Não sei se estou mais pra cobra ou pra cigarra, o certo é que me sinto atualmente como quem está trocando de casca. Pelo estado geral do humor, devo estar exatamente no momento intermediário em que a casca velha já se despregou, mas a nova casca ainda não atingiu a consistência protetora necessária. A carne ao vento, o nervo exposto.
Claro que metaforizo. As marcas do tempo em minha pele continuam cá, indeléveis. A casca é outra. E bem mais grossa. Foi forjada pelos dias, meses, anos, décadas em que ouvi, aprendi, falei e fiz todas as coisas que me disseram que tinha de ouvir, aprender, falar e fazer para conseguir minimamente a satisfação de minhas necessidades.
Com o passar do tempo, porém, à medida em que supria minhas necessidades, descobri que também tinha direito a realizar meus sonhos. E gastei um bom tempo da vida aperfeiçoando o malabarismo de mesclar sonhos com necessidades.

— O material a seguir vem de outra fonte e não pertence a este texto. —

### src/rtl/alarm_pkg.sv
// Shared types and constants for the alarm controller slice.
//   alarm_state_t : supervisory FSM state (DISARMED, ARMED, SIREN, LATCHED)
//   DIGIT_W       : keypad digit width
//   CODE_DIGITS   : digits per disarm code
package alarm_pkg;

  localparam int unsigned DIGIT_W     = 4;
  localparam int unsigned CODE_DIGITS = 3;

  typedef enum logic [1:0] {
    DISARMED = 2'd0,
    ARMED    = 2'd1,
    SIREN    = 2'd2,
    LATCHED  = 2'd3
  } alarm_state_t;

endpackage

### src/rtl/code_checker.sv
// Keypad disarm-code checker with wrong-entry lockout.
//   clk, reset  : clock, asynchronous active-low reset
//   key         : keypad digit, qualified by key_valid
//   key_valid   : one-cycle digit strobe
//   code_ok     : pulse, the digit just accepted completed a correct code
//   lock_start  : pulse, the digit just accepted completed the final wrong try
//   lockout     : high while keypad input is ignored
module code_checker
  import alarm_pkg::*;
#(
  parameter logic [DIGIT_W*CODE_DIGITS-1:0] DISARM_CODE    = 12'h357,
  parameter int unsigned                    MAX_TRIES      = 3,
  parameter int unsigned                    LOCKOUT_CYCLES = 32
) (
  input  logic               clk,
  input  logic               reset,
  input  logic [DIGIT_W-1:0] key,
  input  logic               key_valid,
  output logic               code_ok,
  output logic               lock_start,
  output logic               lockout
);

  localparam int unsigned IDX_W  = $clog2(CODE_DIGITS);
  localparam int unsigned TRY_W  = $clog2(MAX_TRIES) + 1;
  localparam int unsigned LOCK_W = $clog2(LOCKOUT_CYCLES + 1);

  logic [IDX_W-1:0]   idx_q;
  logic               mismatch_q;
  logic [TRY_W-1:0]   tries_q;
  logic [LOCK_W-1:0]  lock_cnt_q;
  logic [DIGIT_W-1:0] expected;
  logic               accept;
  logic               last_digit;
  logic               digit_bad;
  logic               entry_bad;

  // First digit entered lives in the most significant nibble of the code.
  always_comb begin
    expected = '0;
    for (int unsigned i = 0; i < CODE_DIGITS; i++) begin
      if (idx_q == IDX_W'(i)) expected = DISARM_CODE[(CODE_DIGITS-1-i)*DIGIT_W +: DIGIT_W];
    end
  end

  assign lockout    = (lock_cnt_q != '0);
  assign accept     = key_valid && !lockout;
  assign last_digit = (idx_q == IDX_W'(CODE_DIGITS - 1));
  assign digit_bad  = (key != expected);
  assign entry_bad  = mismatch_q || digit_bad;
  assign code_ok    = accept && last_digit && !entry_bad;
  assign lock_start = accept && last_digit && entry_bad && (tries_q == TRY_W'(MAX_TRIES - 1));

  always_ff @(posedge clk or negedge reset) begin
    if (!reset) begin
      idx_q      <= '0;
      mismatch_q <= 1'b0;
      tries_q    <= '0;
      lock_cnt_q <= '0;
    end else begin
      if (accept) begin
        if (last_digit) begin
          idx_q      <= '0;
          mismatch_q <= 1'b0;
          if (code_ok || lock_start) tries_q <= '0;
          else                       tries_q <= tries_q + 1'b1;
        end else begin
          idx_q      <= idx_q + 1'b1;
          mismatch_q <= entry_bad;
        end
      end
      // Loaded with the full length so lockout is high for exactly LOCKOUT_CYCLES cycles.
      if (lock_start)   lock_cnt_q <= LOCK_W'(LOCKOUT_CYCLES);
      else if (lockout) lock_cnt_q <= lock_cnt_q - 1'b1;
    end
  end

endmodule

### src/rtl/alarm_controller.sv
// Supervisory alarm controller: arm/disarm FSM, siren timer, event counter.
//   clk, reset  : clock, asynchronous active-low reset
//   alarm_bit   : detector output, sampled each rising edge
//   arm         : arm request, honoured only while disarmed and not locked out
//   key         : keypad digit, qualified by key_valid
//   key_valid   : one-cycle digit strobe
//   siren       : siren drive
//   armed       : system is not disarmed
//   latched     : an alarm occurred and the siren has timed out
//   lockout     : keypad locked after repeated wrong codes
//   event_count : saturating count of alarm triggers
module alarm_controller
  import alarm_pkg::*;
#(
  parameter int unsigned                    SIREN_CYCLES   = 16,
  parameter logic [DIGIT_W*CODE_DIGITS-1:0] DISARM_CODE    = 12'h357,
  parameter int unsigned                    MAX_TRIES      = 3,
  parameter int unsigned                    LOCKOUT_CYCLES = 32,
  parameter int unsigned                    CNT_W          = 8
) (
  input  logic               clk,
  input  logic               reset,
  input  logic               alarm_bit,
  input  logic               arm,
  input  logic [DIGIT_W-1:0] key,
  input  logic               key_valid,
  output logic               siren,
  output logic               armed,
  output logic               latched,
  output logic               lockout,
  output logic [CNT_W-1:0]   event_count
);

  localparam int unsigned SC_W = $clog2(SIREN_CYCLES);

  alarm_state_t    state_q, state_d;
  logic [SC_W-1:0] siren_cnt_q, siren_cnt_d;
  logic            count_en;
  logic            code_ok;
  logic            lock_start;

  code_checker #(
    .DISARM_CODE    (DISARM_CODE),
    .MAX_TRIES      (MAX_TRIES),
    .LOCKOUT_CYCLES (LOCKOUT_CYCLES)
  ) u_code_checker (
    .clk        (clk),
    .reset      (reset),
    .key        (key),
    .key_valid  (key_valid),
    .code_ok    (code_ok),
    .lock_start (lock_start),
    .lockout    (lockout)
  );

  // Priority: correct code, then alarm trigger (or lockout in ARMED), then arm.
  always_comb begin
    state_d     = state_q;
    siren_cnt_d = siren_cnt_q;
    count_en    = 1'b0;
    case (state_q)
      DISARMED: begin
        if (!code_ok && arm && !lockout) state_d = ARMED;
      end
      ARMED: begin
        if (code_ok) begin
          state_d     = DISARMED;
          siren_cnt_d = '0;
        end else if (alarm_bit || lock_start) begin
          state_d     = SIREN;
          siren_cnt_d = SC_W'(SIREN_CYCLES - 1);
          count_en    = 1'b1;
        end
      end
      SIREN: begin
        if (code_ok) begin
          state_d     = DISARMED;
          siren_cnt_d = '0;
        end else if (alarm_bit) begin
          siren_cnt_d = SC_W'(SIREN_CYCLES - 1);
          count_en    = 1'b1;
        end else if (siren_cnt_q == '0) begin
          state_d = LATCHED;
        end else begin
          siren_cnt_d = siren_cnt_q - 1'b1;
        end
      end
      LATCHED: begin
        if (code_ok) begin
          state_d     = DISARMED;
          siren_cnt_d = '0;
        end else if (alarm_bit) begin
          state_d     = SIREN;
          siren_cnt_d = SC_W'(SIREN_CYCLES - 1);
          count_en    = 1'b1;
        end
      end
      default: begin
        state_d     = DISARMED;
        siren_cnt_d = '0;
      end
    endcase
  end

  always_ff @(posedge clk or negedge reset) begin
    if (!reset) begin
      state_q     <= DISARMED;
      siren_cnt_q <= '0;
      event_count <= '0;
    end else begin
      state_q     <= state_d;
      siren_cnt_q <= siren_cnt_d;
      if (count_en && (event_count != '1)) event_count <= event_count + 1'b1;
    end
  end

  assign siren   = (state_q == SIREN);
  assign armed   = (state_q != DISARMED);
  assign latched = (state_q == LATCHED);

endmodule

### config.mk
export PLATFORM = sky130hd
export DESIGN_NAME = alarm_controller
export DESIGN_NICKNAME = d
export VERILOG_FILES = /design/src/rtl/alarm_pkg.sv /design/src/rtl/code_checker.sv /design/src/rtl/alarm_controller.sv
export SDC_FILE = /design/constraint.sdc
export NUM_CORES = 1
export LEC_CHECK = 0
export ABC_AREA = 1
export ABC_CLOCK_PERIOD_IN_PS = 2300
export CORE_ASPECT_RATIO = 0.8
export CORE_MARGIN = 4
export CORE_UTILIZATION = 35
export CTS_BUF_LIST = sky130_fd_sc_hd__clkbuf_4
export CTS_CLUSTER_DIAMETER = 150
export CTS_CLUSTER_SIZE = 16
export DETAILED_ROUTE_END_ITERATION = 16
export SLEW_MARGIN = 20
export SYNTH_ARGS = -nofsm -noshare
export SYNTH_HDL_FRONTEND = slang
export SYNTH_SLANG_ARGS = --single-unit
### constraint.sdc
create_clock -name clk -period 2.3 [get_ports clk]
set_input_delay 0.345 -clock clk [delete_from_list [all_inputs] [get_ports clk]]
set_output_delay 0.345 -clock clk [all_outputs]
set_load 0.02 [all_outputs]
### After elaboration in Yosys (flattened, before gate mapping)

Index checks and enable logic that the tools add are counted.

* input bits: 9
* output and inout port bits: 12
* logic and storage cells: 81
* flip-flop bits (word level): 26

* mux-type cells: 30
* equality and inequality tests: 14
* add/subtract/negate cells: 5
* reductions and logical operators: 25

Operator list (number)
* 4-bit two-way mux: 9
* 2-bit two-way mux: 10
* 6-bit two-way mux: 2
* 4-bit one-hot mux with 3 select lines: 1
* 8-bit by 1-bit adder with 8-bit output, second input constant: 1
* 1-bit logical AND: 8
* 8-bit inequality test, second input constant: 1
* 2-bit one-hot mux with 4 select lines: 1
* 2-bit == test, second input constant: 3
* 3-bit by 2-bit inequality test with 1-bit output, second input constant: 2
* 6-bit nonzero test: 1
* 6-bit by 1-bit subtractor with 6-bit output, second input constant: 1
* 1-bit two-way mux: 5
* 5-bit AND reduction: 1
* 2-bit by 1-bit == test with 1-bit output, second input constant: 2
* 2-bit zero test: 2
* 4-bit zero test: 1
* 4-bit inequality test: 1
* 4-bit inequality test, second input constant: 1
* 4-bit AND reduction: 1
* 2-bit nonzero test: 2
* 4-bit by 1-bit subtractor with 4-bit output, second input constant: 1
* 3-bit by 1-bit adder with 3-bit output, second input constant: 1
* 3-bit by 2-bit == test with 1-bit output, second input constant: 1
* other kinds (11): 15

### Logic depth before layout (Yosys ltp)

* depth in word-level cells: 13
* mapped depth: 13
* depth with buffers taken out: 13

### Hierarchy

A second synthesis with hierarchy kept.

* cell total of the unflattened synthesis: 228
* area, all modules: 1706.6 µm²

Modules (own cells, without submodules)
* alarm_controller: cells an instance 129, seq. area each 350.3 µm², times used 1, area each 912.1 µm²
* code_checker: cells an instance 99, seq. area each 300.3 µm², times used 1, area each 794.5 µm²

### Worst setup path before layout

OpenSTA, ideal clock, no wires.

* path kind: register to register
* start point: register u_code_checker.idx_q[0]
* end point: register siren_cnt_q[0]
* arrival time: 1.522 ns
* required time: 2.183 ns
* setup time: 0.117 ns
* path slack: 0.661 ns
* stages on the path, launching flop included: 13
* path buffers: 0
* cell sequence: dfrtp_1 > inv_1 > ha_1 > o21bai_1 > nand3_1 > nor2_4 > nand2_4 > nand2_2 > nand2_2 > nand2_4 > nand2_4 > nand2_1 > nand2_1

* word-level cells in the longest chain between the ends: 11
* elaborated cells on any way between the ends: 22
* those cells by class: eq/ne: 6; mux: 7; reduce/logical: 9

RTL lines
* start, declared: RTL line code_checker.sv:28 `logic [IDX_W-1:0] idx_q;`
* start signal, assigned: RTL line code_checker.sv:68 `idx_q <= idx_q + 1'b1;`
* 2-bit zero test: RTL line code_checker.sv:42 `if (idx_q == IDX_W'(i)) expected = DISARM_CODE[(CODE_DIGITS-1-i)*DIGIT_W +: DIGIT_W];`
* 2-bit two-way mux: RTL line code_checker.sv:42
* 4-bit two-way mux (2 in a row): RTL line code_checker.sv:42
* 4-bit inequality test: RTL line code_checker.sv:49 `assign digit_bad = (key != expected);`
* 1-bit logical OR: RTL line code_checker.sv:50 `assign entry_bad = mismatch_q || digit_bad;`
* 1-bit logical AND (2 in a row): RTL line code_checker.sv:52 `assign lock_start = accept && last_digit && entry_bad && (tries_q == TRY_W'(MAX_TRIES - 1));`
* 1-bit logical OR: RTL line alarm_controller.sv:69 `end else if (alarm_bit || lock_start) begin`
* 3-bit inequality test (no source line)
* 4-bit AND reduction (no source line)
* end signal, assigned: RTL line alarm_controller.sv:112 `siren_cnt_q <= siren_cnt_d;`
* end, declared: RTL line alarm_controller.sv:37 `logic [SC_W-1:0] siren_cnt_q, siren_cnt_d;`

Several ways; a longest one is shown, not always the timed one.
A chain may end at the register's enable or synchronous reset.

### Worst setup path in the final report

* start point: register state_q[1]
* end point: output port siren

* word-level cells in the longest chain between the ends: 1

RTL lines
* start, declared: RTL line alarm_controller.sv:36 `alarm_state_t state_q, state_d;`
* start signal, assigned: RTL line alarm_controller.sv:111 `state_q <= state_d;`
* 2-bit == test: RTL line alarm_controller.sv:117 `assign siren = (state_q == SIREN);`
* end, declared: RTL line alarm_controller.sv:27 `output logic siren,`

Every way passes these cells.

Vivendo-se num mundo como o nosso, cedo ou tarde se aprende que existe uma máquina louca criando eternamente novas necessidades. Os sonhos, não. Os sonhos são criações nossas. E cada um de nós deve se responsabilizar pela realização de seus sonhos.
Largo, pois, no chão, a velha casca das antigas necessidades e espero paciente que se encorpe a nova casca com a qual deixarei meu rastro pelo chão, como cobra, e lançarei meu canto de vidro das copas das árvores, como cigarra.